Com um tapa leve na bochecha, Viviane espantou os pensamentos traiçoeiros daquele ser para as profundezas da mente, retomando a atenção para as coisas que aconteciam.

Estava bem interessante, havia bastante emoção e todos estavam se divertido. Quando o dragão apareceu na tela, todos se surpreenderam e adoraram.

O dragão não era seu, e sim da própria masmorra, dando um show enorme para todos os espectadores que vieram de longe assistir ao evento.

Por outro lado, existia ainda um segundo chefe. Ele não era obrigatório de enfrentar, e sim uma fera projetada para ser um segredo de última hora. 

Em breve o monstro seria liberado, mas tinham tempo até lá. Demonstrando um sorrisinho, ela tomou outro drinque, até avistar o presidente Baltasar caminhando em sua direção.

— Em que posso ajudar? — perguntou a mulher, colocando a bebida na mesa.
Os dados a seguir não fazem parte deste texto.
<file path="src/rtl/core/dgll_pkg.sv">
// shared types, widths and mode codes for the diagonal gaussian log-likelihood unit
// no dependencies
package dgll_pkg;

  // default model dimensions
  localparam int unsigned MAX_STATES_DEF   = 64;
  localparam int unsigned MAX_MIXTURES_DEF = 8;
  localparam int unsigned MAX_DIM_DEF      = 64;

  // field widths
  localparam int unsigned MODE_W     = 2;
  localparam int unsigned STATE_W    = 6;
  localparam int unsigned MIX_W      = 3;
  localparam int unsigned DIM_W      = 6;
  localparam int unsigned SAMPLE_W   = 16;
  localparam int unsigned INV_W      = 16;
  localparam int unsigned LOGC_W     = 32;
  localparam int unsigned SCORE_W    = 32;
  localparam int unsigned FDIM_W     = 7;
  localparam int unsigned IN_TDATA_W = 80;

  // datapath widths
  localparam int unsigned SQ_W   = 32;
  localparam int unsigned PROD_W = 48;
  localparam int unsigned TERM_W = 40;
  localparam int unsigned ACC_W  = 48;
  localparam int unsigned DIFF_SHIFT = 8;

  typedef enum logic [MODE_W-1:0] {
    MODE_LOAD_MODEL = 2'd0,
    MODE_LOAD_LOGC  = 2'd1,
    MODE_SCORE      = 2'd2
  } mode_e;

  // per-element frame position
  typedef struct packed {
    logic first;
    logic last;
  } elem_ctl_t;

  // memory access request for one accepted transfer
  typedef struct packed {
    logic model_we;
    logic logc_we;
    logic rd_en;
  } mem_req_t;

endpackage

</file>
<file path="src/rtl/core/dgll_score_pipe.sv">
// scoring pipeline: difference, square, weight, accumulate, clip, output register
// depends on dgll_pkg; stage 1 data comes from dgll_param_mem read registers
module dgll_score_pipe (
  input  logic                            clk_i,
  input  logic                            rst_ni,
  input  logic                            issue_valid_i,
  input  dgll_pkg::elem_ctl_t             issue_ctl_i,
  input  logic [dgll_pkg::SAMPLE_W-1:0]   issue_sample_i,
  input  logic [dgll_pkg::SAMPLE_W-1:0]   mean_i,
  input  logic [dgll_pkg::INV_W-1:0]      inv_i,
  input  logic [dgll_pkg::LOGC_W-1:0]     logc_i,
  output logic                            ready_o,
  output logic                            out_valid_o,
  input  logic                            out_ready_i,
  output logic [dgll_pkg::SCORE_W-1:0]    out_score_o,
  output logic                            out_sat_o
);

  localparam int unsigned SC_W = dgll_pkg::ACC_W + 1;
  localparam int unsigned DIFF_SHIFT_L = dgll_pkg::DIFF_SHIFT;

  // stage 1: element and memory read data
  logic                            v1_q;
  dgll_pkg::elem_ctl_t             ctl1_q;
  logic [dgll_pkg::SAMPLE_W-1:0]   x1_q;
  // stage 2: squared difference
  logic                            v2_q;
  dgll_pkg::elem_ctl_t             ctl2_q;
  logic [dgll_pkg::SQ_W-1:0]       sq2_q;
  logic [dgll_pkg::INV_W-1:0]      inv2_q;
  logic [dgll_pkg::LOGC_W-1:0]     logc2_q;
  // stage 3: weighted term
  logic                            v3_q;
  dgll_pkg::elem_ctl_t             ctl3_q;
  logic [dgll_pkg::TERM_W-1:0]     term3_q;
  logic [dgll_pkg::LOGC_W-1:0]     logc3_q;
  // running sum and stage 4 frame sum
  logic [dgll_pkg::ACC_W-1:0]      acc_q;
  logic                            v4_q;
  logic [dgll_pkg::ACC_W-1:0]      acc4_q;
  logic [dgll_pkg::LOGC_W-1:0]     logc4_q;
  // output register
  logic                            out_valid_q;
  logic [dgll_pkg::SCORE_W-1:0]    score_q;
  logic                            sat_q;

  logic take1, take2, take3, take4, take5;

  logic signed [dgll_pkg::SAMPLE_W:0] diff;
  logic        [dgll_pkg::SAMPLE_W:0] diff_abs;
  logic        [dgll_pkg::SAMPLE_W-1:0] mag;
  logic        [dgll_pkg::SQ_W-1:0]   sq;
  logic        [dgll_pkg::PROD_W-1:0] prod;
  logic        [dgll_pkg::ACC_W-1:0]  acc_base;
  logic        [dgll_pkg::ACC_W:0]    acc_sum;
  logic        [dgll_pkg::ACC_W-1:0]  acc_new;
  logic signed [SC_W-1:0]             sc;
  logic                               sc_low, sc_high;

  // stage advance chain, driven back from the output register
  assign take5 = !out_valid_q || out_ready_i;
  assign take4 = !v4_q || take5;
  assign take3 = !v3_q || !ctl3_q.last || take4;
  assign take2 = !v2_q || take3;
  assign take1 = !v1_q || take2;
  assign ready_o = take1;

  // |x - mean| fits 16 bits
  assign diff     = $signed({x1_q[dgll_pkg::SAMPLE_W-1], x1_q})
                  - $signed({mean_i[dgll_pkg::SAMPLE_W-1], mean_i});
  assign diff_abs = diff[dgll_pkg::SAMPLE_W] ? (dgll_pkg::SAMPLE_W+1)'(-diff)
                                             : (dgll_pkg::SAMPLE_W+1)'(diff);
  assign mag      = diff_abs[dgll_pkg::SAMPLE_W-1:0];
  assign sq       = dgll_pkg::SQ_W'(mag) * dgll_pkg::SQ_W'(mag);

  assign prod = dgll_pkg::PROD_W'(sq2_q) * dgll_pkg::PROD_W'(inv2_q);

  // accumulate with saturation at the top of the 48-bit range
  assign acc_base = ctl3_q.first ? '0 : acc_q;
  assign acc_sum  = {1'b0, acc_base} + (dgll_pkg::ACC_W+1)'(term3_q);
  assign acc_new  = acc_sum[dgll_pkg::ACC_W] ? '1 : acc_sum[dgll_pkg::ACC_W-1:0];

  // logc - sum/2, clipped to 32 bits
  assign sc = $signed({{(SC_W-dgll_pkg::LOGC_W){logc4_q[dgll_pkg::LOGC_W-1]}}, logc4_q})
            - $signed({2'b00, acc4_q[dgll_pkg::ACC_W-1:1]});
  assign sc_low  = sc[SC_W-1] && !(&sc[SC_W-2:dgll_pkg::SCORE_W-1]);
  assign sc_high = !sc[SC_W-1] && (|sc[SC_W-2:dgll_pkg::SCORE_W-1]);

  always_ff @(posedge clk_i or negedge rst_ni) begin
    if (!rst_ni) begin
      v1_q        <= 1'b0;
      v2_q        <= 1'b0;
      v3_q        <= 1'b0;
      v4_q        <= 1'b0;
      out_valid_q <= 1'b0;
      acc_q       <= '0;
    end else begin
      if (take1) begin
        v1_q <= issue_valid_i;
      end
      if (take2) begin
        v2_q <= v1_q;
      end
      if (take3) begin
        v3_q <= v2_q;
      end
      if (v3_q && take3) begin
        acc_q <= acc_new;
      end
      if (take4) begin
        v4_q <= v3_q && ctl3_q.last;
      end
      if (take5) begin
        out_valid_q <= v4_q;
      end
    end
  end

  always_ff @(posedge clk_i) begin
    if (take1 && issue_valid_i) begin
      ctl1_q <= issue_ctl_i;
      x1_q   <= issue_sample_i;
    end
    if (take2 && v1_q) begin
      ctl2_q  <= ctl1_q;
      sq2_q   <= sq;
      inv2_q  <= inv_i;
      logc2_q <= logc_i;
    end
    if (take3 && v2_q) begin
      ctl3_q  <= ctl2_q;
      term3_q <= prod[dgll_pkg::PROD_W-1:DIFF_SHIFT_L];
      logc3_q <= logc2_q;
    end
    if (take4 && v3_q && ctl3_q.last) begin
      acc4_q  <= acc_new;
      logc4_q <= logc3_q;
    end
    if (take5 && v4_q) begin
      sat_q <= sc_low || sc_high;
      if (sc_low) begin
        score_q <= {1'b1, {(dgll_pkg::SCORE_W-1){1'b0}}};
      end else if (sc_high) begin
        score_q <= {1'b0, {(dgll_pkg::SCORE_W-1){1'b1}}};
      end else begin
        score_q <= sc[dgll_pkg::SCORE_W-1:0];
      end
    end
  end

  assign out_valid_o = out_valid_q;
  assign out_score_o = score_q;
  assign out_sat_o   = sat_q;

endmodule

</file>
<file path="config.mk">
export PLATFORM = sky130hd
export DESIGN_NAME = dgll_score_pipe
export DESIGN_NICKNAME = d
export VERILOG_FILES = /design/src/rtl/core/dgll_pkg.sv /design/src/rtl/core/dgll_score_pipe.sv
export SDC_FILE = /design/constraint.sdc
export NUM_CORES = 2
export LEC_CHECK = 0
export BUFFER_PORTS_ARGS = -buffer_cell sky130_fd_sc_hd__clkbuf_2
export CORE_AREA = 5 5 344 346
export CTS_CLUSTER_DIAMETER = 60
export CTS_CLUSTER_SIZE = 24
export DETAILED_ROUTE_END_ITERATION = 12
export DIE_AREA = 0 0 349 351
export GPL_TIMING_DRIVEN = 0
export PLACE_DENSITY = 0.56
export REMOVE_ABC_BUFFERS = 1
export SETUP_SLACK_MARGIN = 0.3
export SLEW_MARGIN = 20
export SYNTH_ARGS = -nofsm -noshare
export SYNTH_HDL_FRONTEND = slang
export SYNTH_SLANG_ARGS = --single-unit
</file>
<file path="constraint.sdc">
create_clock -name clk_i -period 17.53 [get_ports clk_i]
set_clock_uncertainty 0.15 [all_clocks]
set_input_delay 5.259 -clock clk_i [delete_from_list [all_inputs] [get_ports clk_i]]
set_output_delay 5.259 -clock clk_i [all_outputs]
set_load 0.1 [all_outputs]
</file>
==> flow_summary.json <==
{
  "cts_buffers": 42,
  "fp.coreArea_mm2": 0.115,
  "hold_class": "register to register",
  "wirelength_um": 93100,
  "synth_area_leaders": "fa_1 29%, edfxtp_1 21%, ha_1 10%",
  "max_stage_delay_ns": 0.84,
  "dieArea_mm2": 0.122,
  "grt_pass1_vias": 29100,
  "required_ns": 17.72,
  "report.final.slew_viol_count": 0,
  "final.setup.tns_ns": 0,
  "yosysTopAreaCell": "fa_1",
  "synthDistinctLibCells": 89,
  "cts_root_buf": "clkbuf_16",
  "yosysMostFrequentCell": "inv_1",
  "synthCells": 4080,
  "cts_resized": 0,
  "worst_pin_slew_ns": 1.14,
  "synth_commonest_cells": "731 x inv_1, 572 x fa_1, 554 x nand2_1",
  "drv_cap": 0,
  "grt_pass1_wl_um": 154000,
  "timing.rr.end": "sq2_q[31]$_DFFE_PP_",
  "hold_buffers": 0,
  "rrSetupSlack_ns": 6.57,
  "multi_input_area_mm2": 0.0268,
  "cts.clk_slew.worst_paths_ns": 0.06,
  "route.vias.total": 27400,
  "routabilityCongestion": 0.857,
  "max-slew-margin-rel_pct": 23.8,
  "first_iter_violations": 1356,
  "stdcell_count": 5693,
  "hold_path_depth": 0,
  "layout.area.seq_mm2": 0.00988,
  "vias_per_cell": 4.82,
  "synthArstFlopShare_pct": 15.7,
  "num_rows": 125,
  "yosysTopAreaCellShare_pct": 28.7,
  "num_antenna_cells": 0,
  "hold_path_end": "ctl3_q[1]$_DFFE_PP_",
  "cp-end-kind": "register",
  "numClockSinks": 338,
  "ys_seq_area_share_pct": 24.8,
  "layout-drive-gt1-share_pct": 7.29,
  "grt_max_degree": 45,
  "start_util_pct": 34.7,
  "min_period_over_period_pct": 87.7,
  "status": "completed",
  "finalSetupViolations": 0,
  "cp_top_family": "compound AO/OA/AOI/OAI gates",
  "overflow": 0,
  "slowest_stage": "xnor2_1",
  "ys_ff_latch": 338,
  "avgRoutedWirePerCell_um": 16.3,
  "cts_setup_buffers": 0,
  "rsz0062_at_grt": "false",
  "antenna_found_initial": 1,
  "place.port_buffers": 120,
  "nFillCells": 11500,
  "synth-main-ff-cell": "edfxtp_1",
  "hold_slack_ns": 0.252,
  "nets": 5119,
  "postRouteAntennaNets": 0,
  "die_width_um": 349,
  "grt_usage_pct": 15.4,
  "fmax_mhz": 65.1,
  "dr.pass1.iters": 6,
  "synth_edf_count": 285,
  "clock_path_buffers": 3,
  "syn2layout_area_growth_pct": 10.2,
  "period_needed_ns": 15.37,
  "worst_r2r_path_depth": 32,
  "cts_tree": "done",
  "criticalPathCategory": "primary input to register",
  "hold_viol": 0,
  "timing.rr.start": "x1_q[2]$_DFFE_PP_",
  "syn_area_mm2": 0.0399,
  "utilization_pct": 38.2,
  "worstHoldStart": "ctl2_q[1]$_DFFE_PP_",
  "ios": 121,
  "yosysWarnings": 0,
  "start_kind": "primary input",
  "clk_latency_ns": 0.64,
  "cp.buffers_inverters": 7,
  "die_h_um": 351,
  "timing.critical_path.fanout_max": 10,
  "dpl.cell_count": 5616,
  "syn_area_per_cell_um2": 9.78,
  "dp_hpwl_um": 74700,
  "crit_arrival_ns": 15.56,
  "h-tree-depth": 2,
  "route.detailed.drc": 0
}
-- how the worst max path moves through the flow --
stage	cells past startpoint	endpoint	from
global placement	34	sq2_q[31]$_DFFE_PP_	mean_i[2]
finish	34	sq2_q[31]$_DFFE_PP_	mean_i[2]
floorplan	32	sq2_q[31]$_DFFE_PP_	mean_i[0]
global route	34	sq2_q[31]$_DFFE_PP_	mean_i[2]
CTS	34	sq2_q[31]$_DFFE_PP_	mean_i[2]
detailed placement	34	sq2_q[31]$_DFFE_PP_	mean_i[2]
-- metrics by stage --
| step | area (um^2) | setup WS, ns |
|---|---|---|
| after global routing | 44000 | 1.42 |
| after detailed placement | 42500 | 1.50 |
| after global placement | 41800 | 1.45 |
| after floorplan | 39300 | 3.51 |
| after CTS | 44000 | 2.14 |
| final | 44000 | 2.16 |
-- final cells by class --
class	count	area share (%)
timing repair buffer	153	2.74
tap	1524	4.33
inverter	739	6.31
clock inverter	29	0.859
multi-input combinational	2862	60.8
sequential	338	22.5
clock buffer	48	2.46
-- cell families (layout without fill, tap and decap cells) --
kind of cell	Yosys count	in the layout	synth area share (%)
flip-flops	338	338	24.8
multiplexers	36	36	0.997
XOR/XNOR	169	169	3.75
AND/OR/NAND/NOR	1202	1202	14.1
AO/OA/AOI/OAI	553	553	9.06
adder cells (fa/ha/maj)	897	897	38.9
buffers and inverters	883	969	8.39
other	2	5	0.0188
-- registers in the layout, summed over array words and instances, names as in the netlist, 31 cells and up --
| signal | flops |
|---|---|
| acc_q | 48 |
| acc4_q | 47 |
| term3_q | 40 |
| logc2_q | 32 |
| logc3_q | 32 |
| logc4_q | 32 |
| out_score_o | 32 |
| sq2_q | 31 |
-- cells in the final DEF (no fill, tap or decap), types with 66 or more instances in the layout --
cell type and instances:
nor2b_1 73, fa_1 572, nand2_1 554, nor2_1 192, and2_1 149, o21ai_0 82
inv_1 731, clkbuf_2 119, ha_1 325, a21o_1 66, edfxtp_1 285, xnor2_1 110
a21oi_1 181
-- per-layer routing --
layer,part of all wire [%],GRT usage [%],vias to the layer above
met4,2.6,4.28,2
met2,48,26.4,572
met5,0.014,0,-
li1,-,-,13200
met3,4.3,1.97,119
met1,45,20.6,13500
Power is left out: the tool's default activity adds up to more than one toggle a clock period on the data nets, which glitch-free logic cannot reach.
— Temos um assunto para conversar a sós, é de extrema importância.

Ela levantou a sobrancelha, descrente sobre o que falariam, mas de qualquer jeito ergueu-se da cadeira para acompanhá-lo.

— Senhora Cristina, eu já volto, vou só resolver uma pendência e em breve estarei aqui novamente.

— Vai logo, não perde tempo. Ai, olha ali, meu neném ganhou daquele brutamonte!

Pelo visto a sua amiga estava distraída demais para prestar atenção, então Viviane apenas saiu acompanhada do presidente rumo ao lado de fora do evento.

Eles passaram por longos corredores, o rosto de Baltasar estava suando frio e seu olho tremia de um lado para o outro. Algo estava errado.

Após descerem pelo elevador, rumo aos andares do subsolo, Viviane já estava entendendo onde aquilo iria parar. 

Ela havia emprestado algumas feras para o evento, mas do jeito que as coisas estavam indo, algo deu errado em relação as criaturas.

Mesmo assim, não perguntou, esperando primeiro chegarem ao local para tomar a próxima providência. 

As portas do elevador se abriram, levando a um grande espaço aberto com diversas jaulas. Elas seriam para outra coisa futura, mas uma em especial fez os olhos de Viviane se arregalarem.

Uma estava destruída, pedaços das barras de metal receberam mordidas e arranhões além do reparo. Aquela jaula, que era para ser quase indestrutível, foi quebrada assim.

— Acho que você entendeu…

— Sim, eu entendi… — Ela mordeu a ponta da unha. — Pra onde ele foi?

— Entrou no portal. Enviamos uma equipe de busca, mas até agora não o acharam.

— Meu Deus do céu…

Viviane passou a mão pelo cabelo, todo o estresse veio de uma vez e sua preocupação para com o evento era maior do que nunca, fazendo seus olhos não pararem quietos.

Aquela fera que foi liberta não era um monstro qualquer, longe disso, era uma criatura que seria usada na segunda fase da competição como forma de demonstrar o trabalho de raiders de classe alta.

Agora, ela caiu dentro do portal e estava sabe-se-lá onde, perambulando por uma longa floresta e procurando uma presa para matar.